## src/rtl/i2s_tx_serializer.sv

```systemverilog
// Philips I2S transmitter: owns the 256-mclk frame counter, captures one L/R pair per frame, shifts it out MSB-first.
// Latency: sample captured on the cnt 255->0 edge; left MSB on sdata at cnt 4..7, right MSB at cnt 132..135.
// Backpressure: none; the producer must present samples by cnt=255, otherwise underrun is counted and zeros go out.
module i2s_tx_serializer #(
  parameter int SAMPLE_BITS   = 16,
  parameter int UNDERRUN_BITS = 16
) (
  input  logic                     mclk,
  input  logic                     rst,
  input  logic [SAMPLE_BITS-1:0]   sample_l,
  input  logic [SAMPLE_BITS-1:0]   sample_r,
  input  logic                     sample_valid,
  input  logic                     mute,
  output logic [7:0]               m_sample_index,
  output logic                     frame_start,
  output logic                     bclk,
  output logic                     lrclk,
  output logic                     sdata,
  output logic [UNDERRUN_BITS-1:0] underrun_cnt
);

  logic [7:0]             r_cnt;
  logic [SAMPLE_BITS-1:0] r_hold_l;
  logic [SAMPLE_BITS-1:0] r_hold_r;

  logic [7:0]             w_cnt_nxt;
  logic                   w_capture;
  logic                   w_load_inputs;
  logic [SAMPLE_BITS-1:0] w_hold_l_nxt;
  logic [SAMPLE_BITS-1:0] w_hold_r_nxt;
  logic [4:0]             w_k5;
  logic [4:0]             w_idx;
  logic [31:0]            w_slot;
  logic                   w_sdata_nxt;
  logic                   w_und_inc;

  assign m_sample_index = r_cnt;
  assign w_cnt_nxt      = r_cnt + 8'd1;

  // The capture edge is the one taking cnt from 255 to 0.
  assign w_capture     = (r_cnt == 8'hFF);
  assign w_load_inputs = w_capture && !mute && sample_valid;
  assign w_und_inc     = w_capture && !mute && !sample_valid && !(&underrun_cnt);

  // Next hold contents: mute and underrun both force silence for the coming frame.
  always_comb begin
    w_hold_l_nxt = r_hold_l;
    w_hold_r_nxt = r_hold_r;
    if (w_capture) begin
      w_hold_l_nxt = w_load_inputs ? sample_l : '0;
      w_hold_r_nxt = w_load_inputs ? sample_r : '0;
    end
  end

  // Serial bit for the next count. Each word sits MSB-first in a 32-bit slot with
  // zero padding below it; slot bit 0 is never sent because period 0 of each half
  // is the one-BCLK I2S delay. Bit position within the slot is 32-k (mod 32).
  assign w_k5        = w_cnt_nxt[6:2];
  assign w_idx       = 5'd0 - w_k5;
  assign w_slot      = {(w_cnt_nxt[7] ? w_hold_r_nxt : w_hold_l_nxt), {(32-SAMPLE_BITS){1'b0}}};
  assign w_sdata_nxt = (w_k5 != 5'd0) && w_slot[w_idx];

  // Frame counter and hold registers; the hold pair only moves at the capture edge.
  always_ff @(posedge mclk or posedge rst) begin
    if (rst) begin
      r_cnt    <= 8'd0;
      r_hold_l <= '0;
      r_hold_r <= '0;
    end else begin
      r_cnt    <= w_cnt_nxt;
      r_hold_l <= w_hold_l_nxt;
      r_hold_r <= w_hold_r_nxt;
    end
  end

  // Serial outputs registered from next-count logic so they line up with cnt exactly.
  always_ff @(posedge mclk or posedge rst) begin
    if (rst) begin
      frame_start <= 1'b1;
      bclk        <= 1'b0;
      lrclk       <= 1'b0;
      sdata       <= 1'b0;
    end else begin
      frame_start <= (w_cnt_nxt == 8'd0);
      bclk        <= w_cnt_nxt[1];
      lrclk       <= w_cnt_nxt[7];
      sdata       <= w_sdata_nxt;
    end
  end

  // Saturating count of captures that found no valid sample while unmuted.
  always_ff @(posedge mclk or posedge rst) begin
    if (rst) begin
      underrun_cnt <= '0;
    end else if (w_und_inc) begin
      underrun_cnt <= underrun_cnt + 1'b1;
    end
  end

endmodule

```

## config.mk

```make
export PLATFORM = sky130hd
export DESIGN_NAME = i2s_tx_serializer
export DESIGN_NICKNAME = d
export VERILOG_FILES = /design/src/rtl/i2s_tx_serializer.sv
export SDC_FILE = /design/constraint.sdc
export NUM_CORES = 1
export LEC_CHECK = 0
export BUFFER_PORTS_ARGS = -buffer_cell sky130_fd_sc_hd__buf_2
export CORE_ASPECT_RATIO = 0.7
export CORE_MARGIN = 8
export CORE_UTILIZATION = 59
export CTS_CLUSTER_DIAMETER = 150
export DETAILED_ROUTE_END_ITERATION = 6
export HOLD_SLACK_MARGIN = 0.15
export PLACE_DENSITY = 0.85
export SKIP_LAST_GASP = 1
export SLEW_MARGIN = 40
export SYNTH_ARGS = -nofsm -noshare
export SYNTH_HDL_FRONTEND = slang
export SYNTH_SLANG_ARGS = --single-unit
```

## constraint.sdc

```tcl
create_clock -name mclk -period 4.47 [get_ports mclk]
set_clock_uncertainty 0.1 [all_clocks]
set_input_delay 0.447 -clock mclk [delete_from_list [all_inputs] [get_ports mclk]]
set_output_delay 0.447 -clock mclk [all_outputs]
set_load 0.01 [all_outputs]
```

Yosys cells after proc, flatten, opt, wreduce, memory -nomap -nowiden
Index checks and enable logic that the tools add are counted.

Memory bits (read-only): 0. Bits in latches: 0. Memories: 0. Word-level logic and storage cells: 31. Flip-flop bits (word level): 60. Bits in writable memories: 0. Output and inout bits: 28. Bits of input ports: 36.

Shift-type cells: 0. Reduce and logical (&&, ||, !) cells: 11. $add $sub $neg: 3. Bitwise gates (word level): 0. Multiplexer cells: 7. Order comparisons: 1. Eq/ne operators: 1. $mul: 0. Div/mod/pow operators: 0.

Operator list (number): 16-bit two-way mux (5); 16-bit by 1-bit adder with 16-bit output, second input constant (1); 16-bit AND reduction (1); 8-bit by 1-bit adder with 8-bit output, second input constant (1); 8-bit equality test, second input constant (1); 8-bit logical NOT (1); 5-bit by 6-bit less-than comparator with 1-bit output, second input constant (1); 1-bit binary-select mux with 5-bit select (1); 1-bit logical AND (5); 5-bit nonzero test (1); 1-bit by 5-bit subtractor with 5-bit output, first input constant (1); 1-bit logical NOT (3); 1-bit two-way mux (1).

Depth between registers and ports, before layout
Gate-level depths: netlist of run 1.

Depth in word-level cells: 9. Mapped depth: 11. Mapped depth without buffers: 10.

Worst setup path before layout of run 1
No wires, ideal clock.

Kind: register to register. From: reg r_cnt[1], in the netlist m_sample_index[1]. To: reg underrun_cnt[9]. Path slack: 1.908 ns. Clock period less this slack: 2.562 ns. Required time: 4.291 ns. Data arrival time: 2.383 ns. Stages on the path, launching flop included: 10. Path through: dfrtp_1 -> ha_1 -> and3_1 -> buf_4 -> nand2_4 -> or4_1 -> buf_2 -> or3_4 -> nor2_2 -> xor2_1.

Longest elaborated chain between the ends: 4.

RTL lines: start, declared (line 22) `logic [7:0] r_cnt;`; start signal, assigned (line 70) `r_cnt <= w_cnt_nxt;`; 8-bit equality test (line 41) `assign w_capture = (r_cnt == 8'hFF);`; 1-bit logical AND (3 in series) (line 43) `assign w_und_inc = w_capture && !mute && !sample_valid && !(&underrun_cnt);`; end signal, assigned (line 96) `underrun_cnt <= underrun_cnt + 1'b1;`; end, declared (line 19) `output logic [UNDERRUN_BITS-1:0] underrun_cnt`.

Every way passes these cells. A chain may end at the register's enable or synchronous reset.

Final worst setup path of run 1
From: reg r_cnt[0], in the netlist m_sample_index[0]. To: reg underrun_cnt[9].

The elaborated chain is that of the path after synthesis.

━━━━━━━━━━━━━━━━━━━━

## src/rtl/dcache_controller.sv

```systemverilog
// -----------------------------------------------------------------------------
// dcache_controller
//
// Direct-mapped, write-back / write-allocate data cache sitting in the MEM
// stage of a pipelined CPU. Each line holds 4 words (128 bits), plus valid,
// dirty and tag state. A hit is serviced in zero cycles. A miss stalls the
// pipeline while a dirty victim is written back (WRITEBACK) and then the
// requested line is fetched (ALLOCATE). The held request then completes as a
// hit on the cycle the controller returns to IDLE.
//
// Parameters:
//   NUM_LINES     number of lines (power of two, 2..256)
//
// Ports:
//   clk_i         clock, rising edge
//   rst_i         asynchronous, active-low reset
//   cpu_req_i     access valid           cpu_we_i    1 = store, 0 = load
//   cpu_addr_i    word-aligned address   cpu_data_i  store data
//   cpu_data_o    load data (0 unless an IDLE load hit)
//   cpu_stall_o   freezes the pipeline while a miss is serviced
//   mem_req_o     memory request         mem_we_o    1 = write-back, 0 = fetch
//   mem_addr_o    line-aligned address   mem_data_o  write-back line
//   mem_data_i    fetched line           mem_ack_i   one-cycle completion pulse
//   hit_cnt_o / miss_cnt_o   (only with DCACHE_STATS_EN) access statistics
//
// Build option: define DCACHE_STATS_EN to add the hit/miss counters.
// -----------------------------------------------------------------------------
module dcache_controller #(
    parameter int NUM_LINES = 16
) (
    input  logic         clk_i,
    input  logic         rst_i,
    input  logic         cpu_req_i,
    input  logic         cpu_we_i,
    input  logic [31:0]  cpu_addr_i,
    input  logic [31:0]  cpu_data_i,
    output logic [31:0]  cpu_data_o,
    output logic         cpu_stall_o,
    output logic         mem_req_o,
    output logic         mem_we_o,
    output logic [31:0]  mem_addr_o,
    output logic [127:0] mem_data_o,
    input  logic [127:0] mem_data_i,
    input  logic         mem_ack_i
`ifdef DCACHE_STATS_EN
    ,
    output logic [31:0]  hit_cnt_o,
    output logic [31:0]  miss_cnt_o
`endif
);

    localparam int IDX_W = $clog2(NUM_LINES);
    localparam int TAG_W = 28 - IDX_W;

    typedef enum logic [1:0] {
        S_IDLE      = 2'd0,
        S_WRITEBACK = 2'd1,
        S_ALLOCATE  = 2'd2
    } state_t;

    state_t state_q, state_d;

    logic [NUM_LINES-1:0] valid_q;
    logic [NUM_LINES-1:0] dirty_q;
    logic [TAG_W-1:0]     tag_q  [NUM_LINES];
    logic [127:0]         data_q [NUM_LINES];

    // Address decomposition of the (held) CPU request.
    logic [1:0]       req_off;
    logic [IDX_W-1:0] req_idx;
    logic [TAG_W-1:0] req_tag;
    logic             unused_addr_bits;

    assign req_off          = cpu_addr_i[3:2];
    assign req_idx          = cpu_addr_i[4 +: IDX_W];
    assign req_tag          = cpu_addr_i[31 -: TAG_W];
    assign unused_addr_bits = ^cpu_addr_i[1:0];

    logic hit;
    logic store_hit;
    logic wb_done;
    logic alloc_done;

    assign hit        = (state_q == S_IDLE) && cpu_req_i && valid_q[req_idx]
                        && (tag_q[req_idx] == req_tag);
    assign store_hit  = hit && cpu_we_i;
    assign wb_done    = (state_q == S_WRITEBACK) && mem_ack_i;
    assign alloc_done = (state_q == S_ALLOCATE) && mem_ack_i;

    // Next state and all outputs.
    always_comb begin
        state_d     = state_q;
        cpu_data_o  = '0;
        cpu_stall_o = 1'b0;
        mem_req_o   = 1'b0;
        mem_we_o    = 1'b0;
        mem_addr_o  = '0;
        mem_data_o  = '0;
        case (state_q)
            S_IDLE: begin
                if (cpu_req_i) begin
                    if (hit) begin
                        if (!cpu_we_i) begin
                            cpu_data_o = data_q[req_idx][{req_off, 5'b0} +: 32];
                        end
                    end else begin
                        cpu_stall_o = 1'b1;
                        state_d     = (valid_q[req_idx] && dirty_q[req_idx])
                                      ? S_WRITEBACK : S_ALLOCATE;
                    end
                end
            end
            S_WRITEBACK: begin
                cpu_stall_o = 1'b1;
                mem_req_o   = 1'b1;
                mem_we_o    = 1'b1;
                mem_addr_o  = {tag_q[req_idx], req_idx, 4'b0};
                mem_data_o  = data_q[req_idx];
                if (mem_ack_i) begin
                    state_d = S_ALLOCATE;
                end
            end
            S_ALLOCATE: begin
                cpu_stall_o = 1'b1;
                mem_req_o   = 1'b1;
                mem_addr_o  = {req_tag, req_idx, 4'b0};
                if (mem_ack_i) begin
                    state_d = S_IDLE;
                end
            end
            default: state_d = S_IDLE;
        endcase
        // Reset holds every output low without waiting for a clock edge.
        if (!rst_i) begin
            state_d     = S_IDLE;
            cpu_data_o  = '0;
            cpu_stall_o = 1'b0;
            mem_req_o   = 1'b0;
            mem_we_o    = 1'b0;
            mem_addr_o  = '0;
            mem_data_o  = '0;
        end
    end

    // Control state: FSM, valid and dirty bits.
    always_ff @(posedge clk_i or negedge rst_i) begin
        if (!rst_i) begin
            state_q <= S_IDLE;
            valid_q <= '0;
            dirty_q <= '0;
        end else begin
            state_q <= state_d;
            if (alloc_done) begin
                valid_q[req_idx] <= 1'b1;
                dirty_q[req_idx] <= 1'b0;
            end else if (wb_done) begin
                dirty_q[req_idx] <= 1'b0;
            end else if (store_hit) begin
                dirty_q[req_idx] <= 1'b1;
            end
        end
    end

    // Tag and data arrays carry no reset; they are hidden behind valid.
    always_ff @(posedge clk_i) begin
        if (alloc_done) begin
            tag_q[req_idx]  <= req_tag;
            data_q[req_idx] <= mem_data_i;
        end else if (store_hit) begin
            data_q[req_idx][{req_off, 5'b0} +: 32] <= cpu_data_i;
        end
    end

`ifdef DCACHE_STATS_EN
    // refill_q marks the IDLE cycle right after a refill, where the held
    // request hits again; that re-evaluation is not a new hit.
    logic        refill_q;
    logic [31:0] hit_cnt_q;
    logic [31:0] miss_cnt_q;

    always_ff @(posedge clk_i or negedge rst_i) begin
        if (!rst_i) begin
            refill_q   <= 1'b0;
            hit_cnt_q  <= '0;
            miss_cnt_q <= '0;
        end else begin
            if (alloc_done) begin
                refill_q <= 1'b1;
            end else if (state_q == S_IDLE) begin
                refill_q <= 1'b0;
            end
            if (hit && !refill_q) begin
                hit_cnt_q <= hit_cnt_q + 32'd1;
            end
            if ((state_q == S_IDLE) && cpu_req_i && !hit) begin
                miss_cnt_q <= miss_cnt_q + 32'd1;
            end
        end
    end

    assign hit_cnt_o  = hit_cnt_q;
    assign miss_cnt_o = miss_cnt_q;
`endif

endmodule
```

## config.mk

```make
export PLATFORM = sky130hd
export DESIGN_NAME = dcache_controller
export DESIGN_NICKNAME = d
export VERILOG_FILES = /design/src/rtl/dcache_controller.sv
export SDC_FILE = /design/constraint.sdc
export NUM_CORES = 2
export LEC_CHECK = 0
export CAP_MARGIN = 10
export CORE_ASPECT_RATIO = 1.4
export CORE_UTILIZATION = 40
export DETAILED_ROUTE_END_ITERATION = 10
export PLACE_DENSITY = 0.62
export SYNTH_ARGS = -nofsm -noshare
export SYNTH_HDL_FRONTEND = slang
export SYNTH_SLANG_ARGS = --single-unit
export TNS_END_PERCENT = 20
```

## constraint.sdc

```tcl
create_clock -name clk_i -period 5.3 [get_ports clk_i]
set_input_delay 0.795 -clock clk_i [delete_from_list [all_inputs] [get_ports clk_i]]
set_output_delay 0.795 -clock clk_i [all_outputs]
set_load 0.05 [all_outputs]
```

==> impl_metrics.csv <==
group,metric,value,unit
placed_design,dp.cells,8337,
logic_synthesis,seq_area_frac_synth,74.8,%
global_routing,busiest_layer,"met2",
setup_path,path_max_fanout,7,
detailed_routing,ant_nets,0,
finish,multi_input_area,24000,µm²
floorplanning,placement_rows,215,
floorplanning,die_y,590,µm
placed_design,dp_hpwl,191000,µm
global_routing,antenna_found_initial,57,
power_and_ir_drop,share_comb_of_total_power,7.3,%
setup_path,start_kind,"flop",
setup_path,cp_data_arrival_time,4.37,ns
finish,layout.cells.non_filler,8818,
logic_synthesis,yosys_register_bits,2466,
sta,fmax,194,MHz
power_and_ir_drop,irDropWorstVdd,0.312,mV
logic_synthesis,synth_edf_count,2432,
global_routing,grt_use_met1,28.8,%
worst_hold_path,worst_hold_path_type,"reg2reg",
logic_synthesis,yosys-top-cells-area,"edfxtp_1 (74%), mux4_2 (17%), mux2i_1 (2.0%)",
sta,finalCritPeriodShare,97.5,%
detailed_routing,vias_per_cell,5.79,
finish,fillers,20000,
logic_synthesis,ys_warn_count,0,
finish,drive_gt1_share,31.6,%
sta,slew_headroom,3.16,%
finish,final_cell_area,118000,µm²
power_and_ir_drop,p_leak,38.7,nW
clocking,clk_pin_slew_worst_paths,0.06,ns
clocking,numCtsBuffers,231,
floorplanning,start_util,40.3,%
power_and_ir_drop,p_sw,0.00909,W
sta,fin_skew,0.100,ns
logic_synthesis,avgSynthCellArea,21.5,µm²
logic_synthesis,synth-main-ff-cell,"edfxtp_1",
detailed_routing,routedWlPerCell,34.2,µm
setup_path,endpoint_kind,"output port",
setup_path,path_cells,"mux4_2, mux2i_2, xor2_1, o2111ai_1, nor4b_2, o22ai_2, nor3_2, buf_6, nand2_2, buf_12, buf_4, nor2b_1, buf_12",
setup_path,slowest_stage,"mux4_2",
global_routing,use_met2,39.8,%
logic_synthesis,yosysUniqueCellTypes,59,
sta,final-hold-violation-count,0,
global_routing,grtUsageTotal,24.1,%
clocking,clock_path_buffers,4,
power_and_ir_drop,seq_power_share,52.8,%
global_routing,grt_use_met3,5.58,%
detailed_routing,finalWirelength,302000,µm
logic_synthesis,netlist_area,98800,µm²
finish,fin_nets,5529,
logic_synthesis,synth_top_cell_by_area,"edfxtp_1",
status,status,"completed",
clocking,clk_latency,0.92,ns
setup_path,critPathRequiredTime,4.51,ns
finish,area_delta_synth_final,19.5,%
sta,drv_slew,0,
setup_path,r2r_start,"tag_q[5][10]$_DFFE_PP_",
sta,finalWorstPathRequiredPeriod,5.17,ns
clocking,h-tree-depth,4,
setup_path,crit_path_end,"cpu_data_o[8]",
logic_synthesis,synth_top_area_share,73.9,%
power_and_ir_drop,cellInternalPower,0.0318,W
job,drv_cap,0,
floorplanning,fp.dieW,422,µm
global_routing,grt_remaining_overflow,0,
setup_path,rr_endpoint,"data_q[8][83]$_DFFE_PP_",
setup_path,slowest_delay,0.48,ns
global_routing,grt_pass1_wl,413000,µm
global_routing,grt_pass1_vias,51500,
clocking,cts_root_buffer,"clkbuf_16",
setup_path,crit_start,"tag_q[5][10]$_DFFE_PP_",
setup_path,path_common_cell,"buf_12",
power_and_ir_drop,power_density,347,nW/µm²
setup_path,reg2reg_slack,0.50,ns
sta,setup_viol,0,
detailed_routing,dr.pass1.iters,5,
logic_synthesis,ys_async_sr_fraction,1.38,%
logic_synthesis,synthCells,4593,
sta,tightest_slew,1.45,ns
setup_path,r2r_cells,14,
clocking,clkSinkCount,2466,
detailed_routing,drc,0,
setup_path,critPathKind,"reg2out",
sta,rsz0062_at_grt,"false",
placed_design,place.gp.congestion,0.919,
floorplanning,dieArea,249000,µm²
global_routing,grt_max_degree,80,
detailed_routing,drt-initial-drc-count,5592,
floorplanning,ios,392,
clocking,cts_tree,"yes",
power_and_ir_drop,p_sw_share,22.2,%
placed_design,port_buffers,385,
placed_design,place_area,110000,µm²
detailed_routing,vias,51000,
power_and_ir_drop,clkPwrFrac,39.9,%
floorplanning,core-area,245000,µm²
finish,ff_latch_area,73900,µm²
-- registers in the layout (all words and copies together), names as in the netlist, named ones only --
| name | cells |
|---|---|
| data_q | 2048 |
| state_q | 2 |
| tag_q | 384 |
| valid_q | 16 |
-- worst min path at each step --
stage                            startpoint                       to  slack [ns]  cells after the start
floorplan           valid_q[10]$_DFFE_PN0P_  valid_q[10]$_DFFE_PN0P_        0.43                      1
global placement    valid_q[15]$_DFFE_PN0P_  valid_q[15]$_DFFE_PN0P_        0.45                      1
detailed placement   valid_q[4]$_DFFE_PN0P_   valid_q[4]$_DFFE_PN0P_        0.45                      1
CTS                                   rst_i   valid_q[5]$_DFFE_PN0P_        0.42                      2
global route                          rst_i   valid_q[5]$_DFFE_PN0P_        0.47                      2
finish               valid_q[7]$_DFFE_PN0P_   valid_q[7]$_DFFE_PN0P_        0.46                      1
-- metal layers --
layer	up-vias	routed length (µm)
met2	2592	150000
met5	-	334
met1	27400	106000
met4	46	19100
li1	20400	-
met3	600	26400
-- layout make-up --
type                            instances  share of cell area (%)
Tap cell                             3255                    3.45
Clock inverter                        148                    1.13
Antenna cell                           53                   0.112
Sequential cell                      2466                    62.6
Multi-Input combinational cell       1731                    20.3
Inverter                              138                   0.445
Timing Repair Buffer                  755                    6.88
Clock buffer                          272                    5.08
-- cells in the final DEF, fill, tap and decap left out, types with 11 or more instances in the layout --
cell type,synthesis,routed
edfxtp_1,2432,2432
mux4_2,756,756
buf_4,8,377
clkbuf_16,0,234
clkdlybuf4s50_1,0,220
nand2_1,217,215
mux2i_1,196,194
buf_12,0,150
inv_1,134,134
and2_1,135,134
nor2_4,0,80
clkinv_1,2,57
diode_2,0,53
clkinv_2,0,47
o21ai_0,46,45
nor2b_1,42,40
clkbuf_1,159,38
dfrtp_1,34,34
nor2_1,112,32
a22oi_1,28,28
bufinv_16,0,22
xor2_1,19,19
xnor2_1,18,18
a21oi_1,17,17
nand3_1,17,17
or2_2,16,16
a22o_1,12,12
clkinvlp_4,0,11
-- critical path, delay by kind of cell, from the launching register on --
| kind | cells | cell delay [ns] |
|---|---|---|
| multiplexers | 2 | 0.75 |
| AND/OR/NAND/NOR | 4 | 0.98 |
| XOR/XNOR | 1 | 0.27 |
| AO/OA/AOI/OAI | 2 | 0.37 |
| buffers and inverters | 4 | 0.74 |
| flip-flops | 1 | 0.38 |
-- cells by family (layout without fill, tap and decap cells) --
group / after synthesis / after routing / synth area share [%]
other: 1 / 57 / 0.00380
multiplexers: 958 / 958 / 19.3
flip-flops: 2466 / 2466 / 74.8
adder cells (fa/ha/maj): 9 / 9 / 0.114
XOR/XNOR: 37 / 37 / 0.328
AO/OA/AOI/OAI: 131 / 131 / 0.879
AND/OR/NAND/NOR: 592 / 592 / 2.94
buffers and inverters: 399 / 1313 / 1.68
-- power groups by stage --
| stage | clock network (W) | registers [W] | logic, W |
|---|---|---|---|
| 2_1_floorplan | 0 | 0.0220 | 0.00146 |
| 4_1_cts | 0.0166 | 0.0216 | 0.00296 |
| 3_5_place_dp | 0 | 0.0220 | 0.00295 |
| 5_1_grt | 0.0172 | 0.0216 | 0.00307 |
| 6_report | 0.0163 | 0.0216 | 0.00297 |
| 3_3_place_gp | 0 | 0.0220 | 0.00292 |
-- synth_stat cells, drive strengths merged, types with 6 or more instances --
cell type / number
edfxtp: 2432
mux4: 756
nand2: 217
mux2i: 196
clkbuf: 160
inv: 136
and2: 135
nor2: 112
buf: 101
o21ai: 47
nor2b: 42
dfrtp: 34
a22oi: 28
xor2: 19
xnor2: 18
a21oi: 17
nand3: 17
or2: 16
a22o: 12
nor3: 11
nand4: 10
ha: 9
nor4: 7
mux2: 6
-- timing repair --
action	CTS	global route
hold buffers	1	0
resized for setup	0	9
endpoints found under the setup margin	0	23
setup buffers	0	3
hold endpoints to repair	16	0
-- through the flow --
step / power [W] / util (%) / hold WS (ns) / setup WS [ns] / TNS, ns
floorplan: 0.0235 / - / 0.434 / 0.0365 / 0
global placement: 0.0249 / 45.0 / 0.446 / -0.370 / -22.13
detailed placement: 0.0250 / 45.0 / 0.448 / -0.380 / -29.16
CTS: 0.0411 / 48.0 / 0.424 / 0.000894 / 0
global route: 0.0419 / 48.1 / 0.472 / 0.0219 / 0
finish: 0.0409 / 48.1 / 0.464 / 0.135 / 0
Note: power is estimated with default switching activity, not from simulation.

━━━━━━━━━━━━━━━━━━━━

(Assigned task) Find the lines above that contain "else" and report their number, without comment.

(Finished task) 10